On January 7, 1979, The New York Times' investigative report ("The Missing CIA Man", by Tad Szulc), revealed that "Paisley was called in when the C.I.A. began the lengthy and laborious process of debriefing [Yuri] Nosenko, a member of the K.G.B.'s Second Chief Directorate, responsible for counterintelligence within the Soviet Union, who had defected to the United States early in 1964. Nosenko was the most important K.G.B. officer ever to defect. Ostensibly, Nosenko's greatest value to United States intelligence was to provide information on Soviet counterintelligence agents operating at home and abroad. This may have included data on counterintelligence in the strategic field - part of Paisley's expertise - and Paisley became enmeshed in the most controversial C.I.A. secret intelligence project of the decade".
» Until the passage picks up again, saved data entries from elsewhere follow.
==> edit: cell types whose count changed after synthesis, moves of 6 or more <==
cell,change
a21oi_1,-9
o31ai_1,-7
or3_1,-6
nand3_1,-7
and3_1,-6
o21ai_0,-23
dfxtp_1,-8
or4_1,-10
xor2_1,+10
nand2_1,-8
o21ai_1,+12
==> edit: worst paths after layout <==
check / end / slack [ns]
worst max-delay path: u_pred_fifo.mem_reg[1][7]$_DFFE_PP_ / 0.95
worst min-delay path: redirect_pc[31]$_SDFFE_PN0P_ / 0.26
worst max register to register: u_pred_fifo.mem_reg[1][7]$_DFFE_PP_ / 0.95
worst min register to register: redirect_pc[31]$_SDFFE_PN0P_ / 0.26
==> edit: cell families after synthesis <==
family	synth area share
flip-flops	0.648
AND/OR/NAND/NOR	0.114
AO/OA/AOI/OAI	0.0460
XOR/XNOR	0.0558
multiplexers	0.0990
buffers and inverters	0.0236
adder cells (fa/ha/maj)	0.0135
--- config.mk ---
export PLATFORM = sky130hd
export DESIGN_NAME = fetch_stage
export DESIGN_NICKNAME = d
export VERILOG_FILES = /design/src/rtl/fetch_stage_pkg.sv /design/src/rtl/fetch_skid_buffer.sv /design/src/rtl/fetch_stage.sv
export SDC_FILE = /design/constraint.sdc
export NUM_CORES = 1
export LEC_CHECK = 0
export BUFFER_PORTS_ARGS = -buffer_cell sky130_fd_sc_hd__buf_2
export CAP_MARGIN = 0
export CELL_PAD_IN_SITES_DETAIL_PLACEMENT = 0
export CELL_PAD_IN_SITES_GLOBAL_PLACEMENT = 1
export CORE_AREA = 4 4 131 227
export DETAILED_ROUTE_END_ITERATION = 8
export DIE_AREA = 0 0 135 231
export PLACE_DENSITY_LB_ADDON = 0.15
export SETUP_SLACK_MARGIN = 0.15
export SYNTH_ARGS = -nofsm -noshare
export SYNTH_HDL_FRONTEND = slang
export SYNTH_HIERARCHICAL = 1
export SYNTH_SLANG_ARGS = --single-unit
--- constraint.sdc ---
create_clock -name clk -period 2.55 [get_ports clk]
set_input_delay 0.765 -clock clk [delete_from_list [all_inputs] [get_ports clk]]
set_output_delay 0.765 -clock clk [all_outputs]
set_load 0.05 [all_outputs]
--- src/rtl/fetch_stage_pkg.sv ---
// -----------------------------------------------------------------------------
// fetch_stage_pkg
// Shared definitions for the instruction fetch stage: FSM state encoding,
// the bubble instruction, the PC increment, the default reset PC and a
// helper that forces a fetch address onto a word boundary.
// -----------------------------------------------------------------------------
package fetch_stage_pkg;

    typedef enum logic [1:0] {
        FETCH   = 2'd0,
        HOLD    = 2'd1,
        DISCARD = 2'd2
    } fetch_state_e;

    localparam logic [31:0] NOP_INSTR        = 32'h0000_0000;
    localparam logic [31:0] PC_INCR          = 32'd4;
    localparam logic [31:0] DEFAULT_RESET_PC = 32'h0000_0000;

    // Clear the two low address bits so every PC is word aligned.
    function automatic logic [31:0] align_pc(input logic [31:0] addr);
        return addr & 32'hFFFF_FFFC;
    endfunction

endpackage

--- src/rtl/fetch_skid_buffer.sv ---
// -----------------------------------------------------------------------------
// fetch_skid_buffer
// One-entry holding register for an instruction that returned from memory
// while decode was stalled.
// Ports:
//   clk, reset_n      clock / asynchronous active-low reset
//   load_i            capture instr_i/pc4_i and mark the entry valid
//   clear_i           drop the entry (has priority over load_i)
//   instr_i, pc4_i    instruction and its PC+4 to capture
//   instr_o, pc4_o    buffered instruction and PC+4
//   valid_o           entry holds a real instruction
// -----------------------------------------------------------------------------
module fetch_skid_buffer
    import fetch_stage_pkg::*;
(
    input  logic        clk,
    input  logic        reset_n,
    input  logic        load_i,
    input  logic        clear_i,
    input  logic [31:0] instr_i,
    input  logic [31:0] pc4_i,
    output logic [31:0] instr_o,
    output logic [31:0] pc4_o,
    output logic        valid_o
);

    logic [31:0] instr_q;
    logic [31:0] pc4_q;
    logic        valid_q;

    // Buffer entry: clear wins over load, otherwise hold.
    always_ff @(posedge clk or negedge reset_n) begin
        if (!reset_n) begin
            instr_q <= NOP_INSTR;
            pc4_q   <= 32'h0000_0000;
            valid_q <= 1'b0;
        end else if (clear_i) begin
            instr_q <= NOP_INSTR;
            pc4_q   <= 32'h0000_0000;
            valid_q <= 1'b0;
        end else if (load_i) begin
            instr_q <= instr_i;
            pc4_q   <= pc4_i;
            valid_q <= 1'b1;
        end else begin
            instr_q <= instr_q;
            pc4_q   <= pc4_q;
            valid_q <= valid_q;
        end
    end

    assign instr_o = instr_q;
    assign pc4_o   = pc4_q;
    assign valid_o = valid_q;

endmodule

--- src/rtl/fetch_stage.sv ---
// -----------------------------------------------------------------------------
// fetch_stage
// Instruction fetch stage with IF/ID pipeline register. Requests one word per
// cycle, buffers a returning instruction when decode stalls, and handles
// redirects (taken branch / jump) including one already in flight.
// Ports:
//   clk, reset_n                 clock / asynchronous active-low reset
//   imem_req, imem_addr          fetch request and word-aligned address
//   imem_ready, imem_rdata       response strobe and returned instruction
//   stall                        freeze PC and IF/ID
//   redirect, redirect_target    change of flow from decode
//   if_id_instr/pc4/valid        registered IF/ID outputs (valid=0 is bubble)
// -----------------------------------------------------------------------------
module fetch_stage
    import fetch_stage_pkg::*;
#(
    parameter logic [31:0] RESET_PC = DEFAULT_RESET_PC
) (
    input  logic        clk,
    input  logic        reset_n,
    output logic        imem_req,
    output logic [31:0] imem_addr,
    input  logic        imem_ready,
    input  logic [31:0] imem_rdata,
    input  logic        stall,
    input  logic        redirect,
    input  logic [31:0] redirect_target,
    output logic [31:0] if_id_instr,
    output logic [31:0] if_id_pc4,
    output logic        if_id_valid
);

    fetch_state_e state_q;
    logic [31:0]  pc_q;
    logic [31:0]  old_addr_q;   // address still outstanding while discarding
    logic [31:0]  instr_q;
    logic [31:0]  pc4_q;
    logic         valid_q;

    logic [31:0]  pc_plus4_s;
    logic [31:0]  target_s;
    logic         skid_load_s;
    logic         skid_clear_s;
    logic [31:0]  skid_instr_s;
    logic [31:0]  skid_pc4_s;
    logic         skid_valid_s;

    assign pc_plus4_s = pc_q + PC_INCR;   // wraps modulo 2^32
    assign target_s   = align_pc(redirect_target);

    // Skid buffer control: capture on a stalled response, empty on leaving HOLD.
    always_comb begin
        skid_load_s  = 1'b0;
        skid_clear_s = 1'b0;
        case (state_q)
            FETCH:   skid_load_s  = imem_ready & stall;
            HOLD:    skid_clear_s = ~stall;
            DISCARD: skid_clear_s = 1'b0;
            default: skid_clear_s = 1'b1;
        endcase
    end

    fetch_skid_buffer u_skid (
        .clk     (clk),
        .reset_n (reset_n),
        .load_i  (skid_load_s),
        .clear_i (skid_clear_s),
        .instr_i (imem_rdata),
        .pc4_i   (pc_plus4_s),
        .instr_o (skid_instr_s),
        .pc4_o   (skid_pc4_s),
        .valid_o (skid_valid_s)
    );

    // Fetch FSM with PC and IF/ID register updates; redirect only counts when not stalled.
    always_ff @(posedge clk or negedge reset_n) begin
        if (!reset_n) begin
            state_q    <= FETCH;
            pc_q       <= align_pc(RESET_PC);
            old_addr_q <= align_pc(RESET_PC);
            instr_q    <= NOP_INSTR;
            pc4_q      <= 32'h0000_0000;
            valid_q    <= 1'b0;
        end else begin
            case (state_q)
                FETCH: begin
                    if (stall) begin
                        if (imem_ready) begin
                            pc_q    <= pc_plus4_s;
                            state_q <= HOLD;
                        end else begin
                            pc_q    <= pc_q;
                        end
                    end else if (redirect) begin
                        instr_q <= NOP_INSTR;
                        pc4_q   <= 32'h0000_0000;
                        valid_q <= 1'b0;
                        pc_q    <= target_s;
                        if (!imem_ready) begin
                            // Request stays on the bus at the old address until answered.
                            old_addr_q <= pc_q;
                            state_q    <= DISCARD;
                        end else begin
                            state_q    <= FETCH;
                        end
                    end else if (imem_ready) begin
                        instr_q <= imem_rdata;
                        pc4_q   <= pc_plus4_s;
                        valid_q <= 1'b1;
                        pc_q    <= pc_plus4_s;
                    end else begin
                        instr_q <= NOP_INSTR;
                        pc4_q   <= 32'h0000_0000;
                        valid_q <= 1'b0;
                    end
                end
                HOLD: begin
                    if (!stall) begin
                        if (redirect) begin
                            instr_q <= NOP_INSTR;
                            pc4_q   <= 32'h0000_0000;
                            valid_q <= 1'b0;
                            pc_q    <= target_s;
                        end else begin
                            instr_q <= skid_instr_s;
                            pc4_q   <= skid_pc4_s;
                            valid_q <= skid_valid_s;
                        end
                        state_q <= FETCH;
                    end else begin
                        state_q <= HOLD;
                    end
                end
                DISCARD: begin
                    instr_q <= NOP_INSTR;
                    pc4_q   <= 32'h0000_0000;
                    valid_q <= 1'b0;
                    if (redirect && !stall) begin
                        pc_q <= target_s;
                    end else begin
                        pc_q <= pc_q;
                    end
                    if (imem_ready) begin
                        state_q <= FETCH;
                    end else begin
                        state_q <= DISCARD;
                    end
                end
                default: begin
                    state_q <= FETCH;
                    instr_q <= NOP_INSTR;
                    pc4_q   <= 32'h0000_0000;
                    valid_q <= 1'b0;
                end
            endcase
        end
    end

    // Request is dropped while reset is asserted and while holding a buffered word.
    assign imem_req    = reset_n & (state_q != HOLD);
    assign imem_addr   = (state_q == DISCARD) ? old_addr_q : pc_q;
    assign if_id_instr = instr_q;
    assign if_id_pc4   = pc4_q;
    assign if_id_valid = valid_q;

endmodule

==> tab_implementation.tex, run 1 <==
\begin{tabular}{lr}
\hline
Metric & Value \\
\hline
\multicolumn{2}{l}{\textbf{Drt}} \\
Vias post-DR & 7831 \\
DRC violation total after the first TritonRoute iteration & $\sim$350 \\
Routed wire length per instance & roughly 20 um \\
Remaining DRCs & 0 \\
Via density & 5.15 \\
Wire length after detailed routing & between 30000 and 40000 um \\
Antenna-violating nets left & 0 \\
Number of search-and-repair iterations in the first detailed-routing pass & 5 \\
\multicolumn{2}{l}{\textbf{STA}} \\
Headroom to the max-slew limit & between 50\% and 60\% \\
Post-route fraction of the period consumed by the critical path & 104\% \\
Final period demand of the worst path & 2.64 ns \\
Transition at the pin with the smallest max-transition slack & approximately 0.66 ns \\
Final number of max-transition violations & 0 \\
Layout Skew & between 0.006 and 0.007 ns \\
Setup slack after layout & -0.0942 ns \\
Final Hold Fails & 0 \\
Timing-limited maximum frequency & 378 MHz \\
Setup repair after global routing missed its margin & yes \\
Endpoints failing setup & 28 \\
\multicolumn{2}{l}{\textbf{Hold path}} \\
Type of the worst min-delay path & input port to async pin \\
\multicolumn{2}{l}{\textbf{Clocking}} \\
Library cell used as clock root buffer & sky130\_fd\_sc\_hd\_\_clkbuf\_16 \\
Num Clock Sinks & between 150 and 200 \\
Max H-tree Level & 4 \\
Buffer depth of the longest clock path & 2 \\
Clock tree from TritonCTS & built \\
CTS Buf Count & 17 \\
Clock Latency Late Sink & 0.44 ns \\
Clock transition at the register clock pins on the worst setup and hold paths after CTS & 0.07 ns \\
Number of hold-repair buffers added at the cts stage & 0 \\
\multicolumn{2}{l}{\textbf{Job}} \\
Count of maximum capacitance violations & 0 \\
\multicolumn{2}{l}{\textbf{Critical path}} \\
Number of cell instances on the worst register-to-register path & 7 \\
Kind of start point of the critical path & flop \\
Critical Path Sink Type & output pin \\
CP Data Arrival Time & between 1.5 and 2 ns \\
Slack of the worst reg-to-reg path & roughly 0.26 ns \\
Crit path required time & $\sim$1.8 ns \\
FF-to-FF Start & pc\_q[12] \\
Capture point of the worst reg-to-reg path & u\_skid/pc4\_o[25] \\
Maximum fanout encountered on the critical timing path & 6 \\
Critical path class & flop to output pin \\
\multicolumn{2}{l}{\textbf{Die}} \\
Boundary pin count & between 150 and 200 \\
Total core area & between 20000 and 30000 um2 \\
Site row count & between 80 and 90 \\
Die Area & approximately 31000 um2 \\
Effective utilization at floorplan & about a third \\
Die span in y & approximately 230 um \\
Die extent in x & between 100 and 150 um \\
\multicolumn{2}{l}{\textbf{Global routing}} \\
First-pass GRT wire length & 46200 um \\
Gr ovfl total & 0 \\
Total GRT Usage & a little under 20\% \\
Maximum number of pins on one net before global-route repair & between 90 and 100 \\
Vias in the first global route & slightly below 8000 \\
Number of antenna violations at the first check in global routing & 0 \\
\multicolumn{2}{l}{\textbf{Placement}} \\
Final estimated routing congestion in global placement & around 0.86 \\
Setup Slack @ Placement & between 0.06 and 0.07 ns \\
Port-buffer cells & about 160 \\
HPWL after detailed placement & about 21000 um \\
\multicolumn{2}{l}{\textbf{Power}} \\
VDD IR max & roughly 0.66 mV \\
Lkg Pwr & 5.62 nW \\
Cell Pwr Density & roughly 1300 nW/um2 \\
\multicolumn{2}{l}{\textbf{Synth}} \\
Number of synthesis warnings & 6 \\
Post-synthesis async set-or-reset flop share & between 90\% and 100\% \\
Proportion of synthesized chip area in sequential cells & 50.0\% \\
Netlist area before placement & a little under 10000 um2 \\
Most common cell in the synthesized netlist & sky130\_fd\_sc\_hd\_\_dfrtp\_1 \\
Main flop type after synthesis & sky130\_fd\_sc\_hd\_\_dfrtp\_1 \\
Largest cells by area after synthesis & sky130\_fd\_sc\_hd\_\_dfrtp\_1, sky130\_fd\_sc\_hd\_\_mux2\_2, sky130\_fd\_sc\_hd\_\_mux2i\_1 \\
Leading area contributor after synthesis & sky130\_fd\_sc\_hd\_\_dfrtp\_1 \\
Fraction of synthesized cell area taken by the top area cell type & between 50\% and 60\% \\
Number of synthesized flops with an enable pin & 0 \\
Seq cells post-synth & about 190 \\
Count of unique library cells instantiated by Yosys & 64 \\
Most frequent cells after synthesis & sky130\_fd\_sc\_hd\_\_dfrtp\_1, sky130\_fd\_sc\_hd\_\_nor2\_1, sky130\_fd\_sc\_hd\_\_nand2\_1 \\
Cell count after synthesis & approximately 950 \\
Average instance area after synthesis & around 10 um2 \\
\multicolumn{2}{l}{\textbf{Final layout}} \\
Final-stage net count & between 1000 and 1500 \\
Fraction of layout instances using a drive strength above 1 & 31.4\% \\
Post-Route Utilization & between 40 and 50\% \\
Synthesis-to-finish area growth & 28.7\% \\
Number of antenna repair diodes & 0 \\
\multicolumn{2}{l}{\textbf{Status}} \\
Outcome & complete, but fails checks \\
Violated checks & setup timing \\
\hline
\end{tabular}
per-stage QoR:
| step | setup TNS [ns] | hold slack, ns | cell area, um2 | total power (W) | instances |
|---|---|---|---|---|---|
| 6_report | -2.11 | 0.382 | 12400 | 0.0162 | 1522 |
| 5_1_grt | -3.64 | 0.404 | 12400 | 0.0172 | 1522 |
| 4_1_cts | -1.70 | 0.418 | 12100 | 0.0160 | 1518 |
| 3_5_place_dp | 0 | 0.465 | 11300 | 0.0128 | 1485 |
| 3_3_place_gp | 0 | 0.456 | 11300 | 0.0127 | 1485 |
| 2_1_floorplan | 0 | 0.460 | 9620 | 0.0101 | 955 |
layout by cell type (no fill, tap or decap), types with 19 or more instances in the layout:
cell type,Yosys,routed
sky130_fd_sc_hd__a21oi_1,25,24
sky130_fd_sc_hd__a22oi_1,59,59
sky130_fd_sc_hd__buf_2,9,130
sky130_fd_sc_hd__buf_4,3,65
sky130_fd_sc_hd__buf_8,5,20
sky130_fd_sc_hd__clkbuf_16,0,19
sky130_fd_sc_hd__dfrtp_1,192,191
sky130_fd_sc_hd__inv_1,28,27
sky130_fd_sc_hd__mux2_2,59,39
sky130_fd_sc_hd__mux2_4,0,20
sky130_fd_sc_hd__mux2i_1,66,66
sky130_fd_sc_hd__nand2_1,86,86
sky130_fd_sc_hd__nand3_1,21,21
sky130_fd_sc_hd__nor2_1,102,98
sky130_fd_sc_hd__o21ai_0,71,68
final cells by class:
type	instances	area, um2
Timing Repair Buffer	245	1930
Tap cell	373	467
Fill cell	2758	15500
Clock inverter	6	58.8
Multi-Input combinational cell	655	4500
Sequential cell	192	4810
Clock buffer	23	488
Inverter	28	105
where the power goes:
part           total [W]  internal [W]  switching [W]  leakage (nW)
sequential       0.00478       0.00410       0.000680          2.52
combinational    0.00888       0.00345        0.00543          2.83
clock            0.00258       0.00143        0.00115         0.275
flip-flops by register name, summed over array words and instances, names as in the netlist:
signal,count
old_addr_q,30
if_id_instr,32
if_id_pc4,32
if_id_valid,1
u_skid/pc4_o,32
state_q,2
pc_q,30
u_skid/valid_o,1
u_skid/instr_o,32
logic make-up after synthesis:
logic type               synth area share [%]
other                                  0.0391
AND/OR/NAND/NOR                          13.6
XOR/XNOR                                 2.55
multiplexers                             13.8
flip-flops                               50.0
buffers and inverters                    5.13
adder cells (fa/ha/maj)                 0.782
AO/OA/AOI/OAI                            14.0
metal layers:
metal / share of wire, % / vias to the layer above / global-route usage [%]
met4: 3.4 / 0 / 7.06
met5: 0 / - / 0
li1: - / 3733 / -
met3: 3.8 / 50 / 3.75
met2: 53 / 205 / 34.5
met1: 40 / 3843 / 22.6
timing repair:
action / 4_1_cts / 5_1_grt
gates cloned: 0 / 3
endpoints found under the setup margin: 31 / 40
resized for setup: 75 / 46
pin swaps: 0 / 1
buffers inserted: 4 / 1
worst max-delay path: stages (launching register included):
cell	delay (ns)
sky130_fd_sc_hd__dfrtp_1	0.40
sky130_fd_sc_hd__inv_2	0.09
sky130_fd_sc_hd__ha_4	0.26
sky130_fd_sc_hd__clkbuf_16	0.21
sky130_fd_sc_hd__mux2_4	0.32
sky130_fd_sc_hd__buf_8	0.15
how the worst max path moves through the flow:
stage	start	end	slack, ns	depth (start not counted)
CTS	state_q[0]	imem_addr[20]	-0.11	5
detailed placement	redirect	pc_q[26]	0.06	7
global placement	redirect	pc_q[26]	0.08	7
finish	state_q[0]	imem_addr[28]	-0.09	5
floorplan	state_q[0]	imem_addr[10]	0.05	5
global route	state_q[0]	imem_addr[29]	-0.14	5
Note: power is estimated with default switching activity, not from simulation.
$ cat src/flat_wrapper.sv
// flat-port wrapper written by rule: the top's interface ports become plain ports
module snn_timestep_sequencer_flat import snn_pkg::*;
#(
  parameter int N_NEURONS  = 2,
  parameter int DATA_W     = DEF_DATA_W,
  parameter int CNT_W      = DEF_CNT_W,
  parameter int STEP_W     = DEF_STEP_W,
  parameter int SETTLE_CYC = 2,
  localparam int WIN_W =
    (N_NEURONS > 1) ? $clog2(N_NEURONS) : 1
)
  (clk, resetb, start, num_steps, neuron_in, neuron_en, neuron_rst, spike_in, busy, done, step_idx, spike_cnt, winner, src_in_data, src_in_valid, src_in_ready);
  snn_timestep_sequencer_if #(.DATA_W(DATA_W)) src_i ();
  input  logic clk;
  input  logic resetb;
  input  logic start;
  input  logic [STEP_W-1:0] num_steps;
  output logic [DATA_W-1:0] neuron_in;
  output logic neuron_en;
  output logic neuron_rst;
  input  logic [N_NEURONS-1:0] spike_in;
  output logic busy;
  output logic done;
  output logic [STEP_W-1:0] step_idx;
  output logic [N_NEURONS*CNT_W-1:0] spike_cnt;
  output logic [WIN_W-1:0] winner;
  input wire logic [$bits(src_i.in_data)-1:0] src_in_data;
  input wire logic [$bits(src_i.in_valid)-1:0] src_in_valid;
  output wire logic [$bits(src_i.in_ready)-1:0] src_in_ready;
  assign src_i.in_data = src_in_data;
  assign src_i.in_valid = src_in_valid;
  assign src_in_ready = src_i.in_ready;
  snn_timestep_sequencer #(.N_NEURONS(N_NEURONS), .DATA_W(DATA_W), .CNT_W(CNT_W), .STEP_W(STEP_W), .SETTLE_CYC(SETTLE_CYC)) u_core (.clk(clk), .resetb(resetb), .start(start), .num_steps(num_steps), .src(src_i), .neuron_in(neuron_in), .neuron_en(neuron_en), .neuron_rst(neuron_rst), .spike_in(spike_in), .busy(busy), .done(done), .step_idx(step_idx), .spike_cnt(spike_cnt), .winner(winner));
endmodule
$ cat config.mk
export PLATFORM = sky130hd
export DESIGN_NAME = snn_timestep_sequencer_flat
export DESIGN_NICKNAME = d
export VERILOG_FILES = /design/src/rtl/snn_pkg.sv /design/src/rtl/snn_timestep_sequencer_if.sv /design/src/rtl/snn_spike_counter.sv /design/src/rtl/snn_timestep_sequencer.sv /design/src/flat_wrapper.sv
export SDC_FILE = /design/constraint.sdc
export NUM_CORES = 1
export LEC_CHECK = 0
export ABC_AREA = 0
export CORE_MARGIN = 8
export CORE_UTILIZATION = 50
export DETAILED_ROUTE_END_ITERATION = 8
export HOLD_SLACK_MARGIN = 0.02
export PLACE_DENSITY = 0.84
export SLEW_MARGIN = 20
export SYNTH_ARGS = -nofsm -noshare
export SYNTH_HDL_FRONTEND = slang
export SYNTH_SLANG_ARGS = --single-unit
$ cat constraint.sdc
create_clock -name clk -period 3.9 [get_ports clk]
set_input_delay 0.585 -clock clk [delete_from_list [all_inputs] [get_ports clk]]
set_output_delay 0.585 -clock clk [all_outputs]
set_load 0.005 [all_outputs]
Paisley retired as deputy director in the Office of Strategic Research, (Note: Another report noted his position as "director of strategic research".) the branch that monitored Soviet military movements and nuclear capabilities.

==Later life and presumed death==
Around 1976, Paisley and Maryann separated. In December 1977 and March 1978, he attended two five-day "personal awareness" seminars conducted by Lifespring. According to Paisley's psychiatrist, Paisley began attending individual and group psychotherapy sessions in April.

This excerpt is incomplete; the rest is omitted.